Why do I even bother clicking on links at Salon.com anymore?
The title of CJ Werleman's new piece Atheists can't be Republicans caught my eye and I got my hopes up, expecting a good challenge to my views. I thought it would go along the lines of what I wrote about last year piggybacking Andrew Sullivan's calls for gays to avoid the Republican party. The GOP treats both groups poorly and Sullivan argued they don't deserve their votes, even if they agree on economic issues.
Instead, what I got from Werleman was a collection of left-wing talking points and a statement that secular people should support his solutions to them. In all cases, the political points were shallow and his solutions were left unexamined. Here's a typical example:
Atheists like to talk about building a better world, one that is absent of religiosity in the public square, but where are the atheist groups on helping tackle the single biggest tear in the fabric of our society — wealth disparity? They are nowhere. Its absence on the most pressing moral issue of our time makes it difficult for the movement to establish meaningful partnerships with other moral communities.
At several points Werleman calls income equality the biggest issue of today, a dubious and myopic position. At no time does he make a strong case for why left-wing solutions are the correct answer. Instead, he preaches to the choir and insists that people like me don't care about the suffering of others.

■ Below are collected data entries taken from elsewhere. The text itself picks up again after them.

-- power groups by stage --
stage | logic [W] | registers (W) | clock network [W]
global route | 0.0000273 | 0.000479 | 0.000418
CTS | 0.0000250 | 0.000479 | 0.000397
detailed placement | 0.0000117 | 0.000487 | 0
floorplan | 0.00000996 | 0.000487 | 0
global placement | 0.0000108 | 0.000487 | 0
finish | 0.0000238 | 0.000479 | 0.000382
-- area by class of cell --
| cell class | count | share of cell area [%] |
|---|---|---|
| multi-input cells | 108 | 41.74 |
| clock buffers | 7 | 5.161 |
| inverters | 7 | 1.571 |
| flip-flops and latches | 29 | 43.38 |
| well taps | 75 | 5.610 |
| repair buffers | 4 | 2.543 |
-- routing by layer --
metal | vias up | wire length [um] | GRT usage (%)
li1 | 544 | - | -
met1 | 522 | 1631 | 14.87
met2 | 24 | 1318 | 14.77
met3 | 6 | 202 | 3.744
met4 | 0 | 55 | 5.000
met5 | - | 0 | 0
## src/rtl/lvds_pkg.sv

```systemverilog
// Shared definitions for the modem LVDS I/Q link: sync/control framing, pair
// counter landmarks and transmit state encoding, reused by the lvds_rx sync check.
package lvds_pkg;

  localparam logic [1:0] I_SYNC = 2'b10;
  localparam logic [1:0] Q_SYNC = 2'b01;

  localparam int FRAME_PAIRS   = 16;
  localparam int PREFETCH_PAIR = 13;
  localparam int PAIR_CNT_W    = $clog2(FRAME_PAIRS);

  typedef logic [PAIR_CNT_W-1:0] pair_cnt_t;

  // FIFO read data lands one pair after the prefetch strobe; the last pair decides wrap or idle.
  localparam pair_cnt_t PREFETCH_CNT = pair_cnt_t'(PREFETCH_PAIR);
  localparam pair_cnt_t CAPTURE_CNT  = pair_cnt_t'(PREFETCH_PAIR + 1);
  localparam pair_cnt_t LAST_CNT     = pair_cnt_t'(FRAME_PAIRS - 1);

  typedef enum logic [1:0] {
    IDLE  = 2'd0,
    FETCH = 2'd1,
    TX    = 2'd2
  } state_e;

  function automatic logic [31:0] build_frame(input logic [12:0] i_val, input logic [12:0] q_val);
    return {I_SYNC, i_val, 1'b0, Q_SYNC, q_val, 1'b0};
  endfunction

endpackage

```

## src/rtl/lvds_tx_if.sv

```systemverilog
// TX complex_fifo read port: master is the puller (lvds_tx), slave is the FIFO.
interface lvds_tx_if;

  logic        fifo_empty;
  logic        fifo_pull;
  logic [31:0] fifo_pulled_data;

  modport master (
    output fifo_pull,
    input  fifo_empty,
    input  fifo_pulled_data
  );

  modport slave (
    input  fifo_pull,
    output fifo_empty,
    output fifo_pulled_data
  );

endinterface

```

## src/rtl/lvds_tx.sv

```systemverilog
// LVDS I/Q serialiser: 2 cycles from first pull to first DDR pair, then 16 pairs per word.
// Pulls only when enabled and the FIFO is non-empty; an empty FIFO at prefetch ends the stream.
module lvds_tx
  import lvds_pkg::*;
#(
  parameter int UNDERRUN_W = 8
) (
  input  logic                  i_ddr_clk,
  input  logic                  i_reset,
  input  logic                  i_tx_en,
  lvds_tx_if.master             fifo,
  output logic [1:0]            o_ddr_data,
  output logic                  o_busy,
  output logic [UNDERRUN_W-1:0] o_underrun_count
);

  state_e                state_q, state_d;
  pair_cnt_t             cnt_q, cnt_d;
  logic [31:0]           shift_q, shift_d;
  logic [31:0]           next_frame_q, next_frame_d;
  logic                  pend_q, pend_d;
  logic                  next_vld_q, next_vld_d;
  logic [1:0]            ddr_q, ddr_d;
  logic [UNDERRUN_W-1:0] urun_q, urun_d;

  logic        can_pull;
  logic        pull;
  logic [31:0] pulled_frame;
  logic        unused_data_bits;

  assign can_pull     = i_tx_en && !fifo.fifo_empty;
  assign pulled_frame = build_frame(fifo.fifo_pulled_data[28:16], fifo.fifo_pulled_data[12:0]);
  assign unused_data_bits = ^{fifo.fifo_pulled_data[31:29], fifo.fifo_pulled_data[15:13]};

  always_comb begin
    state_d      = state_q;
    cnt_d        = cnt_q;
    shift_d      = shift_q;
    next_frame_d = next_frame_q;
    pend_d       = pend_q;
    next_vld_d   = next_vld_q;
    ddr_d        = ddr_q;
    urun_d       = urun_q;
    pull         = 1'b0;

    case (state_q)
      IDLE: begin
        ddr_d = 2'b00;
        cnt_d = '0;
        if (can_pull) begin
          pull    = 1'b1;
          state_d = FETCH;
        end
      end

      FETCH: begin
        ddr_d   = pulled_frame[31:30];
        shift_d = {pulled_frame[29:0], 2'b00};
        cnt_d   = '0;
        state_d = TX;
      end

      TX: begin
        // cnt_q is the pair currently on the pins; shift_q already holds the following pair.
        ddr_d   = shift_q[31:30];
        shift_d = {shift_q[29:0], 2'b00};
        cnt_d   = cnt_q + 1'b1;

        if (cnt_q == PREFETCH_CNT) begin
          if (can_pull) begin
            pull   = 1'b1;
            pend_d = 1'b1;
          end else if (i_tx_en && !(&urun_q)) begin
            urun_d = urun_q + 1'b1;
          end
        end

        if (cnt_q == CAPTURE_CNT && pend_q) begin
          next_frame_d = pulled_frame;
          next_vld_d   = 1'b1;
          pend_d       = 1'b0;
        end

        if (cnt_q == LAST_CNT) begin
          cnt_d = '0;
          if (next_vld_q) begin
            ddr_d      = next_frame_q[31:30];
            shift_d    = {next_frame_q[29:0], 2'b00};
            next_vld_d = 1'b0;
          end else begin
            ddr_d   = 2'b00;
            state_d = IDLE;
          end
        end
      end

      default: begin
        ddr_d   = 2'b00;
        cnt_d   = '0;
        state_d = IDLE;
      end
    endcase
  end

  always_ff @(posedge i_ddr_clk) begin
    if (i_reset) begin
      state_q      <= IDLE;
      cnt_q        <= '0;
      shift_q      <= '0;
      next_frame_q <= '0;
      pend_q       <= 1'b0;
      next_vld_q   <= 1'b0;
      ddr_q        <= 2'b00;
      urun_q       <= '0;
    end else begin
      state_q      <= state_d;
      cnt_q        <= cnt_d;
      shift_q      <= shift_d;
      next_frame_q <= next_frame_d;
      pend_q       <= pend_d;
      next_vld_q   <= next_vld_d;
      ddr_q        <= ddr_d;
      urun_q       <= urun_d;
    end
  end

  assign fifo.fifo_pull   = pull && !i_reset;
  assign o_ddr_data       = ddr_q;
  assign o_busy           = (state_q != IDLE);
  assign o_underrun_count = urun_q;

endmodule
```

## src/flat_wrapper.sv

```systemverilog
// flat-port wrapper written by rule: the top's interface ports become plain ports
module lvds_tx_flat import lvds_pkg::*;
#(
  parameter int UNDERRUN_W = 8
)
  (i_ddr_clk, i_reset, i_tx_en, o_ddr_data, o_busy, o_underrun_count, fifo_fifo_pull, fifo_fifo_empty, fifo_fifo_pulled_data);
  lvds_tx_if fifo_i ();
  input  logic i_ddr_clk;
  input  logic i_reset;
  input  logic i_tx_en;
  output logic [1:0] o_ddr_data;
  output logic o_busy;
  output logic [UNDERRUN_W-1:0] o_underrun_count;
  output wire logic [$bits(fifo_i.fifo_pull)-1:0] fifo_fifo_pull;
  input wire logic [$bits(fifo_i.fifo_empty)-1:0] fifo_fifo_empty;
  input wire logic [$bits(fifo_i.fifo_pulled_data)-1:0] fifo_fifo_pulled_data;
  assign fifo_fifo_pull = fifo_i.fifo_pull;
  assign fifo_i.fifo_empty = fifo_fifo_empty;
  assign fifo_i.fifo_pulled_data = fifo_fifo_pulled_data;
  lvds_tx #(.UNDERRUN_W(UNDERRUN_W)) u_core (.i_ddr_clk(i_ddr_clk), .i_reset(i_reset), .i_tx_en(i_tx_en), .fifo(fifo_i), .o_ddr_data(o_ddr_data), .o_busy(o_busy), .o_underrun_count(o_underrun_count));
endmodule
```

This isn't as bad as last month's Salon piece about a 10 year old Zelda game, but this is bigger than one cranky website. As a secular conservative I'm constantly berated with these perfunctory and glib recitals of left wing views. As Jonathan Haidt put it, there's a lot of locker room talk where everyone assumes they are on the same page.
I'm not demanding that secular people change their views or drift to the right, but I don't think they realize just how pig-headed they are being when political issues come up. Maybe if they bothered to learn what people like me actually think they wouldn't considered every political issue settled and resolved.